When Sebastian Robins and Mona Haydar met in 2012, it was love at first sight.
Shortly after meeting Haydar, Robins decided to convert to Islam. “Islamophobia just wasn't the thing that it is today,” he says. “I don't know if I would've converted as readily or as publicly now as I did then.”
In recent years, Robins has noticed marked differences in his experiences when he’s alone, or with their son Safi, versus when he is with Haydar. “Going out with Mona, people are not shy about staring,” he says. Haydar adds, “Sebastian's like, ‘Oh, this is my wife, Mona.’ People are like, ‘Oh. Nice to meet you, Muslim lady.’”
Following the rise of Islamophobic hate crimes in the wake of the terrorist attacks in Paris and San Bernardino, California, Robins and Haydar knew they had to act. “We felt like we had to do something to replace some of that trauma with love and connection. ... ‘How do we get people to talk to us?’” Haydar says.

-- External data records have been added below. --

What follows belongs to an exercise in optimizing a design on an open flow for small area, a short achievable clock period and few clock cycles per item; a production flow would make more cautious choices.
The RTL was checked by simulation tests, not by an equivalence proof against the original design.

==> flow/design.v, too long to show whole: its modules and the start of the top module <==
// module nbhd_sharpen: 91 lines
// module nbhd_sobel_grad: 169 lines
// module nbhd_lin: 204 lines
// module nbhd_sobel_mag: 19 lines
// module nbhd_sobel_sq: 159 lines
// module nbhd_sqrt_a: 45 lines
// module nbhd_sqrt_b: 28 lines
// module nbhd_median: 32 lines
// module nbhd_filter: 83 lines
module nbhd_filter (
    input  wire        clk,
    input  wire        rst,         
    input  wire        in_valid,
    output wire        in_ready,
    input  wire [1:0]  in_op,       
    input  wire [71:0] in_win,
    output wire        out_valid,
    output wire [7:0]  out_pix
);
  // ...
==> flow/flow/run.sh <==
#!/bin/bash
# The standard layout (standard.sh), with every input and output port
# buffered by a plain buf_1 cell instead of the buffer_ports default, and
# clock tree synthesis without dummy loads.
set -euo pipefail
export BUFFER_PORTS_ARGS="-buffer_cell sky130_fd_sc_hd__buf_1"
export CTS_ARGS="-sink_clustering_enable -repair_clock_nets -dont_use_dummy_load"
bash standard.sh > standard.log 2>&1
==> flow/standard.sh <==
#!/bin/bash
# synth_recipe.tcl (not shown) runs the flow's synth.tcl, then flattens the netlist and writes it again
# the make line also repeats each setting of config.mk as NAME=value (left out here)
make -C /OpenROAD-flow-scripts/flow DESIGN_CONFIG=/design/flow/config.mk WORK_HOME=/design/flow/orfs CLKGATE_MAP_FILE= SYNTH_SCRIPT=/design/flow/synth_recipe.tcl "${@:-finish}"
==> flow/config.mk <==
export PLATFORM = sky130hd
export DESIGN_NAME = nbhd_filter
export DESIGN_NICKNAME = nbhd_filter
export VERILOG_FILES = /design/flow/design.v
export SDC_FILE = /design/flow/constraint.sdc
export NUM_CORES = 4
export LEC_CHECK = 0
export ABC_AREA = 1
export CAP_MARGIN = 20
export CORE_MARGIN = 2
export CORE_UTILIZATION = 60
export SLEW_MARGIN = 20
==> flow/constraint.sdc <==
create_clock -name core_clock -period 35.0 [get_ports {clk}]
set_input_delay 7.0000 -clock core_clock [delete_from_list [all_inputs] [get_ports {clk}]]
set_output_delay 7.0000 -clock core_clock [all_outputs]
set_load 0.01 [all_outputs]
Source: an optimization exercise on an open RTL-to-GDS flow (aim: small area, a short achievable clock period and few clock cycles per item). Production flows keep margins and buffers that such runs may drop.
Only simulation tests tie the RTL to the original design; equivalence was not proved.

## wip/garnet
// sha512_core
module sha512_core (
    input  wire         clk,
    input  wire         rst,           
    input  wire         init,          
    input  wire         sel384,        
    input  wire         in_valid,
    input  wire [63:0]  in_data,
    output wire         in_ready,
    output wire         digest_valid,
    output wire [511:0] digest
);
    reg         started;      
    reg         var384;       
    reg         busy;         
    reg         rep;          
    reg         slow;         
    reg  [6:0]  j;            
    reg  [4:0]  k;            
    reg  [3:0]  ph;           
    reg         fin;          
    reg         rdy;          
    reg         dv;           
    reg         init_q;       
    reg         sel_q;        
    reg  [63:0] h0, h1, h2, h3, h4, h5, h6, h7;    
    reg  [63:0] a, b, c, d, e, f, g, h;            
    reg  [63:0] hkw;                               
    reg  [63:0] w [0:15];                          
    reg  [63:0] k_j;
    reg  [63:0] kreg;
    always @(*) begin
        case (j)
        7'd0: k_j = 64'h428a2f98d728ae22;
        7'd1: k_j = 64'h7137449123ef65cd;
        7'd2: k_j = 64'hb5c0fbcfec4d3b2f;
        7'd3: k_j = 64'he9b5dba58189dbbc;
        7'd4: k_j = 64'h3956c25bf348b538;
        7'd5: k_j = 64'h59f111f1b605d019;
        7'd6: k_j = 64'h923f82a4af194f9b;
        7'd7: k_j = 64'hab1c5ed5da6d8118;
        7'd8: k_j = 64'hd807aa98a3030242;
        7'd9: k_j = 64'h12835b0145706fbe;
        7'd10: k_j = 64'h243185be4ee4b28c;
        7'd11: k_j = 64'h550c7dc3d5ffb4e2;
        7'd12: k_j = 64'h72be5d74f27b896f;
        7'd13: k_j = 64'h80deb1fe3b1696b1;
        7'd14: k_j = 64'h9bdc06a725c71235;
  ...
Size in the first run: about 12,000 cells after synthesis, about 2,100 flip-flops, about 580 I/O pins.
Settings: LEC_CHECK=0, ABC_AREA=1, CAP_MARGIN=20, CORE_MARGIN=2, CORE_UTILIZATION=40, CTS_CLUSTER_DIAMETER=60, CTS_CLUSTER_SIZE=25, SLEW_MARGIN=20, SYNTH_MEMORY_MAX_BITS=16384; clock period 12.0 ns.
standard.sh (not shown) runs the stock make flow with config.mk's settings and CLKGATE_MAP_FILE= SYNTH_SCRIPT=/design/flow/synth_recipe.tcl, a recipe that flattens the netlist after the stock synthesis.
==> flow/flow/run.sh <==
#!/bin/bash
# The standard layout (the standard.sh), run with two settings of its own:
#  - timing repair aims for extra setup slack (SETUP_SLACK_MARGIN),
set -euo pipefail
bash standard.sh synth > synth_make.log 2>&1
export BUFFER_PORTS_ARGS="-buffer_cell sky130_fd_sc_hd__buf_1"
SETUP_SLACK_MARGIN=7.5 bash standard.sh finish > layout_make.log 2>&1
Testbench counts of wip/garnet, summed over its fixed seeds: cycles 90,678, blocks 1,110.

With the help of coffee, several dozen doughnuts, flowers, their son Safi, and their dog Ben-Ben, Robins and Haydar set up outside of the Cambridge Public Library in Massachusetts for a day with a large sign encouraging passersby to “Ask a Muslim.” Conversations ranged from what it’s like to be a Muslim in America today to tips on how to potty-train their son to the Boston Red Sox. “It was a lot of curiosity and a lot of joy,” says Haydar.
Shortly after, their gesture went viral on social media, spurring hundreds of “Ask a Muslim” pop-ups all over the country. “It's that magic connection that I want to be the lasting thing from Ask a Muslim,” Haydar says.